→ **Task requirements**: Below are records; copy every line in them that holds the word "engines".

→ **Record excerpts**:
`config.mk`:
```
export PLATFORM = sky130hd
export DESIGN_NAME = fma_nan_select
export DESIGN_NICKNAME = d
export VERILOG_FILES = /design/src/rtl/fmanan_pkg.sv /design/src/rtl/fmanan_cls_decode.sv /design/src/rtl/fmanan_order_pick.sv /design/src/rtl/fmanan_policy_mux.sv /design/src/rtl/fma_nan_select.sv
export SDC_FILE = /design/constraint.sdc
export NUM_CORES = 1
export LEC_CHECK = 0
export BUFFER_PORTS_ARGS = -buffer_cell sky130_fd_sc_hd__clkbuf_2
export CAP_MARGIN = 30
export CORE_AREA = 3 3 40 42
export DETAILED_ROUTE_END_ITERATION = 8
export DIE_AREA = 0 0 43 45
export GPL_TIMING_DRIVEN = 0
export PLACE_DENSITY = 0.59
export SYNTH_ARGS = -nofsm -noshare
export SYNTH_HDL_FRONTEND = slang
export SYNTH_SLANG_ARGS = --single-unit
```
`constraint.sdc`:
```
create_clock -name vclk -period 2.1
set_clock_uncertainty 0.15 [all_clocks]
set_input_delay 0.42 -clock vclk [all_inputs]
set_output_delay 0.42 -clock vclk [all_outputs]
set_load 0.02 [all_outputs]
```
`src/rtl/fmanan_pkg.sv`:
```
package fmanan_pkg;
  localparam int CLS_W    = 2;
  localparam int SEL_W    = 2;
  localparam int POL_W    = 3;
  localparam int N_OPND   = 3;
  localparam int N_PICKER = 6;
  localparam int IDX_A    = 0;
  localparam int IDX_B    = 1;
  localparam int IDX_C    = 2;

  typedef enum logic [CLS_W-1:0] {
    CLS_NUM  = 2'd0,
    CLS_QNAN = 2'd1,
    CLS_SNAN = 2'd2,
    CLS_RSVD = 2'd3
  } opnd_cls_e;

  typedef enum logic [SEL_W-1:0] {
    PICK_A    = 2'd0,
    PICK_B    = 2'd1,
    PICK_C    = 2'd2,
    PICK_DFLT = 2'd3
  } pick_e;

  // Search engines shared between policies; each is identified by its index.
  localparam int PK_CAB_SPLIT = 0;
  localparam int PK_ABC_SPLIT = 1;
  localparam int PK_CBA_SPLIT = 2;
  localparam int PK_ACB_ANY   = 3;
  localparam int PK_ABC_ANY   = 4;
  localparam int PK_CBA_ANY   = 5;

  // Operand visited at position pos (0 first) by engine e.
  function automatic int pk_order(int e, int pos);
    int ord [3];
    case (e)
      PK_CAB_SPLIT: ord = '{IDX_C, IDX_A, IDX_B};
      PK_ABC_SPLIT: ord = '{IDX_A, IDX_B, IDX_C};
      PK_CBA_SPLIT: ord = '{IDX_C, IDX_B, IDX_A};
      PK_ACB_ANY:   ord = '{IDX_A, IDX_C, IDX_B};
      PK_ABC_ANY:   ord = '{IDX_A, IDX_B, IDX_C};
      default:      ord = '{IDX_C, IDX_B, IDX_A};
    endcase
    return ord[pos];
  endfunction

  // Split engines rank signaling NaNs above quiet ones.
  function automatic bit pk_split(int e);
    return (e <= PK_CBA_SPLIT);
  endfunction
endpackage

```
`src/rtl/fmanan_cls_decode.sv`:
```
module fmanan_cls_decode
  import fmanan_pkg::*;
#(
  parameter int NOPND = N_OPND
) (
  input  logic [NOPND*CLS_W-1:0] cls_vec,
  output logic [NOPND-1:0]       is_qnan,
  output logic [NOPND-1:0]       is_snan
);
  for (genvar i = 0; i < NOPND; i++) begin : g_opnd
    logic [CLS_W-1:0] code;
    assign code       = cls_vec[i*CLS_W +: CLS_W];
    assign is_qnan[i] = (code == CLS_QNAN);
    assign is_snan[i] = (code == CLS_SNAN);
  end
endmodule

```
`src/rtl/fmanan_order_pick.sv`:
```
module fmanan_order_pick
  import fmanan_pkg::*;
#(
  parameter int ORD0  = IDX_C,
  parameter int ORD1  = IDX_A,
  parameter int ORD2  = IDX_B,
  parameter bit SPLIT = 1'b1
) (
  input  logic [N_OPND-1:0] is_qnan,
  input  logic [N_OPND-1:0] is_snan,
  output logic [SEL_W-1:0]  sel
);
  localparam logic [SEL_W-1:0] S0 = SEL_W'(ORD0);
  localparam logic [SEL_W-1:0] S1 = SEL_W'(ORD1);
  localparam logic [SEL_W-1:0] S2 = SEL_W'(ORD2);

  logic [N_OPND-1:0] is_any;
  assign is_any = is_qnan | is_snan;

  if (SPLIT) begin : g_split
    always_comb begin
      if      (is_snan[ORD0]) sel = S0;
      else if (is_snan[ORD1]) sel = S1;
      else if (is_snan[ORD2]) sel = S2;
      else if (is_qnan[ORD0]) sel = S0;
      else if (is_qnan[ORD1]) sel = S1;
      else                    sel = S2;
    end
  end else begin : g_any
    always_comb begin
      if      (is_any[ORD0]) sel = S0;
      else if (is_any[ORD1]) sel = S1;
      else                   sel = S2;
    end
  end
endmodule

```
`src/rtl/fmanan_policy_mux.sv`:
```
module fmanan_policy_mux
  import fmanan_pkg::*;
(
  input  logic [POL_W-1:0]                policy,
  input  logic                            first_nan,
  input  logic                            infzero,
  input  logic                            c_quiet,
  input  logic [N_PICKER-1:0][SEL_W-1:0]  picks,
  output logic [SEL_W-1:0]                sel,
  output logic                            imz_invalid
);
  always_comb begin
    sel         = PICK_DFLT;
    imz_invalid = infzero;
    case (policy)
      3'd0: begin
        imz_invalid = infzero && c_quiet;
        sel = (infzero && c_quiet) ? PICK_DFLT : picks[PK_CAB_SPLIT];
      end
      3'd1: sel = infzero ? PICK_DFLT : picks[PK_ABC_SPLIT];
      3'd2: sel = infzero ? PICK_C : picks[PK_CAB_SPLIT];
      3'd3: sel = infzero ? PICK_C : picks[PK_ACB_ANY];
      3'd5: sel = infzero ? PICK_C : picks[PK_CBA_SPLIT];
      3'd6: sel = infzero ? PICK_C
                : (first_nan ? picks[PK_ABC_ANY] : picks[PK_CBA_ANY]);
      default: sel = PICK_DFLT;
    endcase
  end
endmodule

```
`src/rtl/fma_nan_select.sv`:
```
module fma_nan_select
  import fmanan_pkg::*;
(
  input  logic [CLS_W-1:0] opnd_a_cls,
  input  logic [CLS_W-1:0] opnd_b_cls,
  input  logic [CLS_W-1:0] opnd_c_cls,
  input  logic             inf_times_zero,
  input  logic [POL_W-1:0] policy_sel,
  input  logic             first_nan_mode,
  output logic [SEL_W-1:0] pick_sel,
  output logic             pick_valid,
  output logic             raise_invalid
);
  logic [N_OPND-1:0]               qn, sn;
  logic [N_PICKER-1:0][SEL_W-1:0]  picks;
  logic [SEL_W-1:0]                pol_sel;
  logic                            imz_inv;

  fmanan_cls_decode #(.NOPND(N_OPND)) u_dec (
    .cls_vec (
      {opnd_c_cls, opnd_b_cls, opnd_a_cls}),
    .is_qnan (qn),
    .is_snan (sn)
  );

  for (genvar e = 0; e < N_PICKER; e++) begin : g_pick
    fmanan_order_pick #(
      .ORD0 (pk_order(e, 0)),
      .ORD1 (pk_order(e, 1)),
      .ORD2 (pk_order(e, 2)),
      .SPLIT(pk_split(e))
    ) u_pick (
      .is_qnan (qn),
      .is_snan (sn),
      .sel     (picks[e])
    );
  end

  fmanan_policy_mux u_mux (
    .policy      (policy_sel),
    .first_nan   (first_nan_mode),
    .infzero     (inf_times_zero),
    .c_quiet     (qn[IDX_C]),
    .picks       (picks),
    .sel         (pol_sel),
    .imz_invalid (imz_inv)
  );

  always_comb begin
    pick_valid    = (|qn) || (|sn) || inf_times_zero;
    raise_invalid = (|sn) || imz_inv;
    pick_sel      = pick_valid ? pol_sel : PICK_A;
  end
endmodule

```
==> flow_summary.json <==
{
  "num_rows": 13,
  "p_switching_uw": 94.24,
  "die_w_um": 43,
  "dp_hpwl_um": 941.2,
  "synth_area_per_cell_um2": 6.891,
  "grt_overflow_total": 0,
  "p_sw_share_pct": 50.09,
  "grt_pass1_wl_um": 2145,
  "fin_crit_sh_pct": 109.0,
  "routed-via-count": 584,
  "worstHoldPathType": "in2out",
  "die_area_um2": 1935,
  "antenna_found_initial": 0,
  "power_frac_seq_pct": 0,
  "drtIter0Drc": 20,
  "peakVddDrop_mv": 0.1205,
  "drive_above_1_share_pct": 59.52,
  "cp-start-kind": "input pin",
  "cp.arrival_ns": 1.72,
  "finalHoldViolCount": 0,
  "drc": 0,
  "layout.nets": 106,
  "violations": "setup timing",
  "syn_inst": 67,
  "seq_area_frac_synth_pct": 0,
  "worstMarginPinSlew_ns": 0.4109,
  "seq_cell_count": 0,
  "finalCriticalPeriod_ns": 2.289,
  "regArea_um2": 0,
  "ant_nets": 0,
  "wl_um": 1554,
  "portBuffers": 13,
  "netlist-cell-type-count": 31,
  "rsz0062_at_grt": "true",
  "area_growth_pct": 76.15,
  "crit_end": "pick_sel[1]",
  "io_pins": 15,
  "critPathLaunch": "opnd_b_cls[0]",
  "stdcell_area_um2": 813.3,
  "core_area_um2": 1285,
  "nClkBuffers": 0,
  "place_area_um2": 558.0,
  "finalSetupViolations": 2,
  "slew_headroom_pct": 72.26,
  "setup_ws_ns": -0.1886,
  "hold_buffers": 0,
  "timing.fmax_mhz": 436.9,
  "wl_per_cell_um": 15.70,
  "viasPerCell": 5.899,
  "fillers": 98,
  "n_antenna_cell": 0,
  "syn_area_um2": 461.7,
  "grt_max_degree": 11,
  "grt_usage_pct": 13.93,
  "path_class": "in2out",
  "crit_fanout": 3,
  "maxCapViolations": 0,
  "status": "finished, violations left",
  "routabilityCongestion": 0.7293,
  "die_h_um": 45,
  "power_density_nw_per_um2": 231.3,
  "slew_violations": 0,
  "p_clk_share_pct": 0,
  "required_ns": 1.53,
  "final.setup.tns_ns": -0.3316,
  "pwr-share-comb_pct": 100.0,
  "synthesis.nets": 87,
  "initial_utilization_pct": 35.93,
  "first_pass_iters": 5,
  "yosysWarnings": 0,
  "cp-end-kind": "output pin",
  "leakage_uw": 0.0003172,
  "p_int_uw": 93.89,
  "grt_pass1_vias": 465
}
## per-stage QoR
stage | hold slack (ns) | instances | power [uW] | worst slack (ns) | util (%)
floorplan | 1.041 | 67 | 86.26 | 0.01622 | -
global placement | 1.118 | 95 | 119.4 | -0.2648 | 43.43
detailed placement | 1.126 | 95 | 120.0 | -0.2658 | 43.43
CTS | 1.130 | 95 | 160.8 | -0.1808 | 56.28
global route | 1.153 | 99 | 201.8 | -0.2399 | 63.29
finish | 1.132 | 99 | 188.1 | -0.1886 | 63.29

→ **Task response**:
  // Search engines shared between policies; each is identified by its index.
  // Split engines rank signaling NaNs above quiet ones.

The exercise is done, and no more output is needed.